___ Data for the task ___
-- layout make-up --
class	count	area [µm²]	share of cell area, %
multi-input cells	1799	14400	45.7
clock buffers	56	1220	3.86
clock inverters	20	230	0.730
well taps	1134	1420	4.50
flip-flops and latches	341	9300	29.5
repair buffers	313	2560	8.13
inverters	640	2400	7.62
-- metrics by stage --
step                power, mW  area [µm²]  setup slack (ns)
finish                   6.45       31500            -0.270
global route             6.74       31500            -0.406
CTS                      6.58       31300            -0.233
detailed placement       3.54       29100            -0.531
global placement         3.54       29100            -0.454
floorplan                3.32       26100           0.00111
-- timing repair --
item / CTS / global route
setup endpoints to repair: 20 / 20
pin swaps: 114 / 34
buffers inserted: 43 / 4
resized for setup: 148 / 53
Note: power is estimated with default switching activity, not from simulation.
___
Identify each line in the records above that contains the word "repair", and copy it out in full.

Written solution:
repair buffers	313	2560	8.13
-- timing repair --
setup endpoints to repair: 20 / 20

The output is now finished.